More specific comments below:
- The extraction of the articles is a bit outdated (snowballing is dated Sept 2023, one year before the paper submission).
- At page 6 you talk about "the original review": I wanted to understand if this work (dated March 2022) has been already published somewhere (and, if so, if it's all included in [69]), or it's just a work that has been suspended for some time and then resumed in late 2023.
- It's not clear to me from Table 2 how the authors select only those articles that talk about "evolvable KGs"
- Where can I find the complete list of selected papers? If it's not available anywhere, it should be. Also because it's not always clear which references in the paper are part of the study, and which ones are just cited for other reasons.
- Figure 4: I would explain better in the paper all the tasks listed in the figure.
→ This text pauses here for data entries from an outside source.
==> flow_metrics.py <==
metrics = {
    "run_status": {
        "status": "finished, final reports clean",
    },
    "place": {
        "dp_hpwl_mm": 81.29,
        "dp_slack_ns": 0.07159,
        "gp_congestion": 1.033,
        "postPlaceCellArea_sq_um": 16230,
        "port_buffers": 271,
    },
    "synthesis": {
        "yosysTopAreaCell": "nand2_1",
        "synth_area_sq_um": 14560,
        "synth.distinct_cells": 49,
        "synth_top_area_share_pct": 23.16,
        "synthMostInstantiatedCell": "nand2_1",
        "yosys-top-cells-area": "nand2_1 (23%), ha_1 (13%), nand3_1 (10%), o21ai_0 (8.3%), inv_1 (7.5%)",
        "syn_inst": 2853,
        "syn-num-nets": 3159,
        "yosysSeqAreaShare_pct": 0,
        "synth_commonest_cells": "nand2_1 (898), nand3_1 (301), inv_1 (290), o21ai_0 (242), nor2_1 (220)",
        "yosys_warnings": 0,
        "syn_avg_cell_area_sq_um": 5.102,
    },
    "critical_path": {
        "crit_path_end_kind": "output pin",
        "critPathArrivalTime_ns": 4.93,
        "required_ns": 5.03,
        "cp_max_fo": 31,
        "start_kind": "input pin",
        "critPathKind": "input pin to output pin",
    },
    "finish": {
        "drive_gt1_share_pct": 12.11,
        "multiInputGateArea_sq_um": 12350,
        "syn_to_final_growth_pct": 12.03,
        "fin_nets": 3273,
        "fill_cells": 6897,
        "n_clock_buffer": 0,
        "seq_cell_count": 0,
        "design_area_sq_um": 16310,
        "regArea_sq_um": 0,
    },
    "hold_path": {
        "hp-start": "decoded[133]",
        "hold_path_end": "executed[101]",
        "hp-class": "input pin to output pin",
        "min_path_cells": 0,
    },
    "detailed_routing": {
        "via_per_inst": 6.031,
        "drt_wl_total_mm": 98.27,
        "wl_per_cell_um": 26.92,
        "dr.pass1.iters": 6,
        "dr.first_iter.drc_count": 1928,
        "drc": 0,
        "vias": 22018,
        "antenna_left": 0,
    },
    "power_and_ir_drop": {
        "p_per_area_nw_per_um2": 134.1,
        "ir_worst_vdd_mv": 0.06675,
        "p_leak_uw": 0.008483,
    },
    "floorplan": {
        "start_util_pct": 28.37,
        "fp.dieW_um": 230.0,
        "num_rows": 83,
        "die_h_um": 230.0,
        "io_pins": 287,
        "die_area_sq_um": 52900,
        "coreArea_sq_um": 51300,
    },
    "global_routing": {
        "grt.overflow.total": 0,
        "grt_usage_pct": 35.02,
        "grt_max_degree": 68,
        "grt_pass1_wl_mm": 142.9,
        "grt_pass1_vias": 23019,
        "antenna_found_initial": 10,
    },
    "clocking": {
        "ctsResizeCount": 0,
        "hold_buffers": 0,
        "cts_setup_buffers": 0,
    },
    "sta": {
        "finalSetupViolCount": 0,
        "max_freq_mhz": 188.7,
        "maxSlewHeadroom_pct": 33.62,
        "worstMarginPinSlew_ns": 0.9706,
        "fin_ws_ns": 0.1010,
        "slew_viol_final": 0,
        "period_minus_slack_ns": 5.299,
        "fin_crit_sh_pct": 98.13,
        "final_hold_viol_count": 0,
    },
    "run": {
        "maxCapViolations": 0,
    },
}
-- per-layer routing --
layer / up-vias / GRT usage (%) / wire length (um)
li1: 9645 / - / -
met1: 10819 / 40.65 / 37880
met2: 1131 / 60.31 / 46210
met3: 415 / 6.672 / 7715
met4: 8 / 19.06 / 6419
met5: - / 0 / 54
--- config.mk ---
export PLATFORM = sky130hd
export DESIGN_NAME = regFile
export DESIGN_NICKNAME = d
export VERILOG_FILES = /design/src/rtl/cpuPkg.sv /design/src/rtl/regFile.sv
export SDC_FILE = /design/constraint.sdc
export NUM_CORES = 1
export LEC_CHECK = 0
export BUFFER_PORTS_ARGS = -buffer_cell sky130_fd_sc_hd__buf_2
export CELL_PAD_IN_SITES_DETAIL_PLACEMENT = 1
export CELL_PAD_IN_SITES_GLOBAL_PLACEMENT = 1
export CORE_ASPECT_RATIO = 1.1
export CORE_MARGIN = 2
export CORE_UTILIZATION = 30
export CTS_CLUSTER_DIAMETER = 150
export CTS_CLUSTER_SIZE = 8
export DETAILED_ROUTE_END_ITERATION = 7
export GPL_TIMING_DRIVEN = 0
export PLACE_DENSITY = 0.56
export SYNTH_ARGS = -nofsm -noshare
export SYNTH_HDL_FRONTEND = slang
export SYNTH_SLANG_ARGS = --single-unit
export TNS_END_PERCENT = 100
--- constraint.sdc ---
create_clock -name clk -period 22.2 [get_ports clk]
set_input_delay 6.66 -clock clk [delete_from_list [all_inputs] [get_ports clk]]
set_output_delay 6.66 -clock clk [all_outputs]
set_load 0.03 [all_outputs]
$ cat src/rtl/decodeStage.sv
`timescale 1ns/1ns

module decodeStage (
	input cpuPkg::fetchLatchT fetched,
	input logic execControl,
	output cpuPkg::regNoT readNo1,
	output cpuPkg::regNoT readNo2,
	input cpuPkg::wordT readVal1,
	input cpuPkg::wordT readVal2,
	input logic busy1,
	input logic busy2,
	input logic busyDest,
	output logic issue,
	output cpuPkg::regNoT issueNo,
	output cpuPkg::decodeLatchT decoded,
	output logic stall,
	output logic controlPending,
	output logic bubble
);
	import cpuPkg::*;

	op1T op1;
	op2T op2;
	regNoT rd;
	regNoT rs;
	regNoT rt;
	logic [immBits-1:0] rawImm;
	ctrlT ctrl;
	logic needRt;
	logic hazard;

	assign op1 = fetched.inst[31:26];
	assign op2 = fetched.inst[25:18];
	assign rawImm = fetched.inst[23:8];
	assign rd = fetched.inst[11:8];
	assign rs = fetched.inst[7:4];
	assign rt = fetched.inst[3:0];

	always_comb begin
		ctrl = '0;
		ctrl.aluFunc = op2Add;
		ctrl.resSel = resAlu;
		ctrl.destNo = rt;
		needRt = 1'b0;
		case (op1)
			op1Alur: begin
				ctrl.aluFunc = op2;
				ctrl.wrReg = 1'b1;
				ctrl.destNo = rd;
				needRt = 1'b1;
			end
			op1Beq, op1Blt, op1Ble, op1Bne: begin
				ctrl.isBranch = 1'b1;
				needRt = 1'b1;
				case (op1)
					op1Beq: ctrl.aluFunc = op2Eq;
					op1Blt: ctrl.aluFunc = op2Lt;
					op1Ble: ctrl.aluFunc = op2Le;
					default: ctrl.aluFunc = op2Ne;
				endcase
			end
			op1Jal: begin
				// Link goes to rt, target comes from rs
				ctrl.isJump = 1'b1;
				ctrl.wrReg = 1'b1;
				ctrl.resSel = resPc;
			end
			op1Lw: begin
				ctrl.aluImm = 1'b1;
				ctrl.wrReg = 1'b1;
				ctrl.resSel = resMem;
			end
			op1Sw: begin
				ctrl.aluImm = 1'b1;
				ctrl.wrMem = 1'b1;
				needRt = 1'b1;
			end
			op1Addi, op1Andi, op1Ori, op1Xori: begin
				ctrl.aluImm = 1'b1;
				ctrl.wrReg = 1'b1;
				case (op1)
					op1Andi: ctrl.aluFunc = op2And;
					op1Ori: ctrl.aluFunc = op2Or;
					op1Xori: ctrl.aluFunc = op2Xor;
					default: ctrl.aluFunc = op2Add;
				endcase
			end
			default: ;
		endcase
	end

	assign readNo1 = rs;
	assign readNo2 = rt;

	// Wait for any source still in flight, and for a busy destination
	assign hazard = busy1 || (needRt && busy2) || (ctrl.wrReg && busyDest);
	assign stall = fetched.valid && hazard;
	assign bubble = stall;
	assign controlPending = (fetched.valid && (ctrl.isBranch || ctrl.isJump)) || execControl;

	assign issue = fetched.valid && ctrl.wrReg && !stall;
	assign issueNo = ctrl.destNo;

	always_comb begin
		decoded.valid = fetched.valid;
		decoded.ctrl = ctrl;
		decoded.regVal1 = readVal1;
		decoded.regVal2 = readVal2;
		decoded.imm = {{(dataBits - immBits){rawImm[immBits-1]}}, rawImm};
		decoded.pcPlus = fetched.pcPlus;
	end

endmodule
**src/gb_bus_pkg.sv**
```systemverilog
// Shared definitions for the console system bus
// Bus and register types, memory map addresses, interrupt bit
// indices and the region code produced by the address decoder

package gb_bus_pkg;

   // Bus widths
   typedef logic [15:0] addr_t;
   typedef logic [7:0]  data_t;

   // One flag per interrupt source
   typedef logic [4:0]  int_flags_t;

   // Word index into the 8 KiB work RAM
   typedef logic [12:0] wram_addr_t;

   // Interrupt bit positions in IF and IE
   localparam int INT_VBLANK = 0;
   localparam int INT_LCDC   = 1;
   localparam int INT_TIMER  = 2;
   localparam int INT_SERIAL = 3;
   localparam int INT_JOYPAD = 4;

   // Boot flash is mapped from 0x0000 up to this address
   localparam addr_t BOOT_WINDOW_END = 16'h0102;

   // Work RAM and its mirror
   localparam addr_t WRAM_START = 16'hC000;
   localparam addr_t WRAM_END   = 16'hDFFF;
   localparam addr_t ECHO_START = 16'hE000;
   localparam addr_t ECHO_END   = 16'hFDFF;

   // Memory mapped registers
   localparam addr_t MMIO_IF   = 16'hFF0F;
   localparam addr_t MMIO_BOOT = 16'hFF50;
   localparam addr_t MMIO_IE   = 16'hFFFF;

   localparam int    WRAM_DEPTH    = 8192;
   localparam data_t UNMAPPED_DATA = 8'h00;

   // Exactly one region per bus address
   typedef enum logic [2:0] {
      region_flash,
      region_wram,
      region_if,
      region_ie,
      region_boot,
      region_unmapped
   } region_t;

endpackage
```
**src/bus_if.sv**
```systemverilog
// System bus bundle between the top level and the bus targets
// Address, write data and the read and write strobes

`timescale 1ns/1ps

interface bus_if;

   gb_bus_pkg::addr_t addr;
   gb_bus_pkg::data_t wdata;
   logic              we;
   logic              re;

   // Top level side
   modport host (
      output addr, wdata, we, re
   );

   // Decoder, registers, RAM and read path
   modport target (
      input addr, wdata, we, re
   );

endinterface

```
**src/io_registers.sv**
```systemverilog
// Interrupt flag, interrupt enable and boot-disable registers
// IF collects request pulses and can be overwritten from the bus;
// IE and the boot register load on bus writes

`timescale 1ns/1ps

module io_registers (
   input  logic                    clock,
   input  logic                    reset,
   bus_if.target                   bus,
   input  gb_bus_pkg::region_t     region,
   input  gb_bus_pkg::int_flags_t  int_req,
   output gb_bus_pkg::int_flags_t  if_flags,
   output gb_bus_pkg::int_flags_t  ie_flags,
   output logic                    boot_done,
   output gb_bus_pkg::data_t       boot_reg
);

   logic write_if;
   logic write_ie;
   logic write_boot;

   // Write strobes per register
   assign write_if   = bus.we && (region == gb_bus_pkg::region_if);
   assign write_ie   = bus.we && (region == gb_bus_pkg::region_ie);
   assign write_boot = bus.we && (region == gb_bus_pkg::region_boot);

   // Interrupt flags
   always_ff @(posedge clock or posedge reset) begin
      if (reset) begin
         if_flags <= '0;
      end else if (write_if) begin
         // A bus write overrides requests arriving in the same cycle
         if_flags <= bus.wdata[gb_bus_pkg::INT_JOYPAD:0];
      end else begin
         if_flags <= if_flags | int_req;
      end
   end

   // Interrupt enable
   always_ff @(posedge clock or posedge reset) begin
      if (reset) begin
         ie_flags <= '0;
      end else if (write_ie) begin
         ie_flags <= bus.wdata[gb_bus_pkg::INT_JOYPAD:0];
      end
   end

   // Boot-disable register, full byte kept for read back
   always_ff @(posedge clock or posedge reset) begin
      if (reset) begin
         boot_reg <= '0;
      end else if (write_boot) begin
         boot_reg <= bus.wdata;
      end
   end

   // Bit 0 unmaps the boot flash
   assign boot_done = boot_reg[0];

endmodule

```
**src/flat_wrapper.sv**
```systemverilog
// flat-port wrapper written by rule: the top's interface ports become plain ports
module io_registers_flat 
  (clock, reset, region, int_req, if_flags, ie_flags, boot_done, boot_reg, bus_addr, bus_wdata, bus_we, bus_re);
  bus_if bus_i ();
  input  logic clock;
  input  logic reset;
  input  gb_bus_pkg::region_t region;
  input  gb_bus_pkg::int_flags_t int_req;
  output gb_bus_pkg::int_flags_t if_flags;
  output gb_bus_pkg::int_flags_t ie_flags;
  output logic boot_done;
  output gb_bus_pkg::data_t boot_reg;
  input wire logic [$bits(bus_i.addr)-1:0] bus_addr;
  input wire logic [$bits(bus_i.wdata)-1:0] bus_wdata;
  input wire logic [$bits(bus_i.we)-1:0] bus_we;
  input wire logic [$bits(bus_i.re)-1:0] bus_re;
  assign bus_i.addr = bus_addr;
  assign bus_i.wdata = bus_wdata;
  assign bus_i.we = bus_we;
  assign bus_i.re = bus_re;
  io_registers u_core (.clock(clock), .reset(reset), .bus(bus_i), .region(region), .int_req(int_req), .if_flags(if_flags), .ie_flags(ie_flags), .boot_done(boot_done), .boot_reg(boot_reg));
endmodule
```
**config.mk**
```make
export PLATFORM = sky130hd
export DESIGN_NAME = io_registers_flat
export DESIGN_NICKNAME = d
export VERILOG_FILES = /design/src/gb_bus_pkg.sv /design/src/bus_if.sv /design/src/io_registers.sv /design/src/flat_wrapper.sv
export SDC_FILE = /design/constraint.sdc
export NUM_CORES = 1
export LEC_CHECK = 0
export BUFFER_PORTS_ARGS = -buffer_cell sky130_fd_sc_hd__buf_4
export CELL_PAD_IN_SITES_DETAIL_PLACEMENT = 2
export CELL_PAD_IN_SITES_GLOBAL_PLACEMENT = 2
export CORE_MARGIN = 4
export CORE_UTILIZATION = 23
export DETAILED_ROUTE_END_ITERATION = 8
export PLACE_DENSITY = 0.74
export SYNTH_ARGS = -nofsm -noshare
export SYNTH_HDL_FRONTEND = slang
export SYNTH_SLANG_ARGS = --single-unit
```
**constraint.sdc**
```tcl
create_clock -name clock -period 0.9 [get_ports clock]
set_input_delay 0.18 -clock clock [delete_from_list [all_inputs] [get_ports clock]]
set_output_delay 0.18 -clock clock [all_outputs]
set_load 0.02 [all_outputs]
```
======== After elaboration in Yosys (flattened, before gate mapping) ========
Index checks and enable logic that the tools add are counted.
storage, ports and cells
  register bits ........................... 18
  input port bits ......................... 36
  word-level logic and storage cells ...... 11
cells by class
  equal/unequal tests ..................... 3
  multiplexer cells ....................... 1
  bitwise gates (word level) .............. 1
  reduce and logical (&&, ||, !) cells .... 3
operators with widths
  kind                                                  number
  equality test 3 x 2 -> 1 bit (second input constant)  2
  two-way mux 5 bit                                     1
  bitwise OR 5 bit                                      1
  equality test 3 bit (second input constant)           1
  logical AND 1 bit                                     3

======== Logic depth before layout (Yosys ltp) ========
  word-level depth ........................ 3
  mapped depth ............................ 3

======== Worst setup path after synthesis ========
Ideal clock, no wire load.
  path type ............................... input to register
  from .................................... input region[1]
  to ...................................... register u_core.boot_reg[0]
  library setup time ...................... 125 ps
  arrival time ............................ 878 ps
  path slack .............................. -104 ps
  cell stages on the path ................. 3
  path through ............................ and4bb_1 > buf_6 > mux2_4
on the way
  word-level cells in the longest chain between the ends .. 2
RTL lines
  item                  RTL line            text
  start, declared       flat_wrapper.sv:7   input gb_bus_pkg::region_t region;
  equality test 3 bit   io_registers.sv:26  assign write_boot = bus.we && (region == gb_bus_pkg::region_boot);
  logical AND 1 bit     io_registers.sv:26
  end signal, assigned  io_registers.sv:54  boot_reg <= bus.wdata;
  end, declared         io_registers.sv:16  output gb_bus_pkg::data_t boot_reg
No other way between the ends.
A chain may end at the register's enable or synchronous reset.

==> metrics.txt <==
CP Launch Point u_core.boot_reg[0]$_DFFE_PP0P_; CP peak stage delay 430 ps; Slew @ Worst Pin 341 ps; Inserted Clock Buffers 3; clk sinks 18; Post-Syn Nets 89; number of synthesis warnings 0; Placer Congestion 0.620; RR Startpoint u_core.boot_reg[0]$_DFFE_PP0P_; Die Wd 66.0 um; antenna violations before repair 0; number of vias in the routed layout 625; Hold Crit Class input pin to flop; leading cell type in the layout, fill and taps excluded buf_4; most frequent cells in the layout buf_4, buf_6, dfrtp_1; fmax 0.941 GHz; P_leak 0.684 nW; post-synthesis sequential area ratio 58.2%; fraction of layout cells with a size suffix above 1 65.1%; critical path endpoint u_core.boot_reg[0]$_DFFE_PP0P_; Tot GR Track Use 11.8%; max-slew violations 0; worst path cell trace buf_4 > buf_4 > mux2_4; flop-to-flop setup slack -160 ps; Die Area 4360 um2; clock skew 0 ps; First DRT Iteration DRCs 2; Setup Viol. Count Final 28; Tmin final 1060 ps; CTS tree done; hold slack 106 ps; R2R depth 3; synthesized flop and latch total 18; chip height 66.0 um; clock transition at the registers of the reported paths 110 ps; largest net degree at the start of global routing 19; Placed Cells 134; Fin. Hold Viols 0; final WL 2340 um; synthesized instance count 53; Crit Path Class flop to flop; WL per Instance 15.6 um; Avg Inst Size Synth 14.6 um2; failing checks setup timing; max FFs per register 8; most used cell, CP buf_4; clock insertion delay at the later pin of the skew report 290 ps; total grt overflow 0; Sequential Area 450 um2; Final Net Count 143; first-pass GRT wire length 3710 um; vias per cell 4.17; multi-input logic area 284 um2; Max-slew headroom 77.1%; final period utilization 118%; status complete, but fails checks; Worst setup EP type flop; crit path max fanout 3; maximum VDD drop 617 uV; Crit path required time 1080 ps; CTS H-tree lvls 1; fillers 321; mapped cell area 774 um2; Final WS setup -163 ps; max-cap violations 0; P per Cell Area 1910 nW/um2; reg2reg end u_core.boot_reg[0]$_DFFE_PP0P_; RSZ-0062 raised after global routing true; Initial Util 24.8%; floorplan row count 20; CP Launch Type flop; area grow syn2layout 73.5%; DRC 0; hpwl dp 1680 um; # port buffers 37; vias in the first global route 696; Netlist cell types 12; Critical Path Slowest Stage Cell dfrtp_1; core area 3130 um2; drt pass-1 iters 2; Final ANT Viol Nets 0; io pins 55; ant diodes 0; worst path arrival time 1250 ps; Root Driver clkbuf_4; final cell count without fillers 150; clk buf depth 2
[metal layers]
metal  vias to the layer above  GRT usage (%)  share of wire [%]
li1                        283              -                  -
met1                       315           14.0                 39
met2                        25           19.1                 54
met3                         2           3.23                6.2
met4                         0           6.09               0.68
met5                         -              0                  0
[area by class of cell]
type / instances / area share (%)
tap: 44 / 4.10
multi-input combinational: 26 / 21.1
clock buffer: 4 / 2.70
timing repair buffer: 52 / 36.9
inverter: 6 / 1.68
sequential: 18 / 33.5
[cells in the mapped netlist]
cell,count,area share (%)
and4bb_1,1,1.6
buf_2,1,0.65
buf_4,1,0.97
buf_6,1,1.5
dfrtp_1,18,58
inv_1,6,2.9
mux2_2,5,7.3
mux2_4,8,16
mux2i_1,5,6.5
nand4b_1,1,1.1
nand4bb_1,1,1.5
nor2_1,5,2.4
[per-stage QoR]
| stage | setup slack [ps] | setup TNS (ps) | instance area [um2] | util (%) | power [mW] |
|---|---|---|---|---|---|
| 3_3_place_gp | -275 | -3350 | 1120 | 35.8 | 1.77 |
| 2_1_floorplan | -104 | -829 | 774 | - | 1.43 |
| 5_1_grt | -219 | -3810 | 1340 | 43.0 | 2.72 |
| 4_1_cts | -155 | -2560 | 1290 | 41.3 | 2.52 |
| 6_report | -163 | -2590 | 1340 | 43.0 | 2.57 |
| 3_5_place_dp | -308 | -3730 | 1120 | 35.8 | 1.79 |
[kinds of logic (layout without fill, tap and decap cells)]
| group | Yosys count | after routing | share of synthesized area (%) |
|---|---|---|---|
| DFF | 18 | 18 | 58.2 |
| muxes | 18 | 18 | 29.2 |
| and+or+nand+nor | 8 | 8 | 6.62 |
| buffers and inverters | 9 | 62 | 5.98 |
[worst max-delay path: cells and delay by family, from the launching register on]
kind | cells | cell delay (ps)
flops | 1 | 430
mux | 1 | 250
buf+inv | 2 | 270
[worst min path at each step]
stage	start	end	slack, ps	cells past startpoint
5_1_grt	bus_wdata[6]	u_core.boot_reg[6]$_DFFE_PP0P_	70	2
2_1_floorplan	reset	u_core.boot_reg[0]$_DFFE_PP0P_	120	1
3_3_place_gp	reset	u_core.boot_reg[6]$_DFFE_PP0P_	220	3
4_1_cts	bus_wdata[5]	u_core.boot_reg[5]$_DFFE_PP0P_	100	2
3_5_place_dp	reset	u_core.boot_reg[5]$_DFFE_PP0P_	230	3
6_report	bus_wdata[5]	u_core.boot_reg[5]$_DFFE_PP0P_	110	2
[power breakdown]
group          switching [mW]  total (mW)  leakage [nW]  internal, mW
clock network           0.257       0.504        0.0210         0.247
registers               0.119        1.06         0.202         0.945
logic                   0.381        1.00         0.461         0.624
[what timing repair did]
action | in CTS | in global routing
hold buffers | 1 | 0
hold endpoints to repair | 18 | 0
gates resized for setup | 20 | 6
setup buffers | 7 | 4
endpoints found under the setup margin | 19 | 26
(Power assumes the default switching activity.)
Also, what the "..." stand for in "Ontology construction/..."?
- Section 3.1: "In this study, KGs consist of ontologies..." I would clarify this before in the paper
- Section 3.1: "The knowledge acquisition stage includes selecting an ontology...": from this section, it seems that ontologies are part of knowledge acquisition (and in section 4.1 it is said that ontology construction activities are placed within the knowledge acquisition stage), but then the following section is about "knowledge acquisition" that is described as a different thing: please, clarify this. Also, I would like these sections to be more consistent: "knowledge acquisition" is a task, while "ontologies" are not a task alone, right?
- Section 3.3: Wouldn't it be relevant to talk more about ontology matching?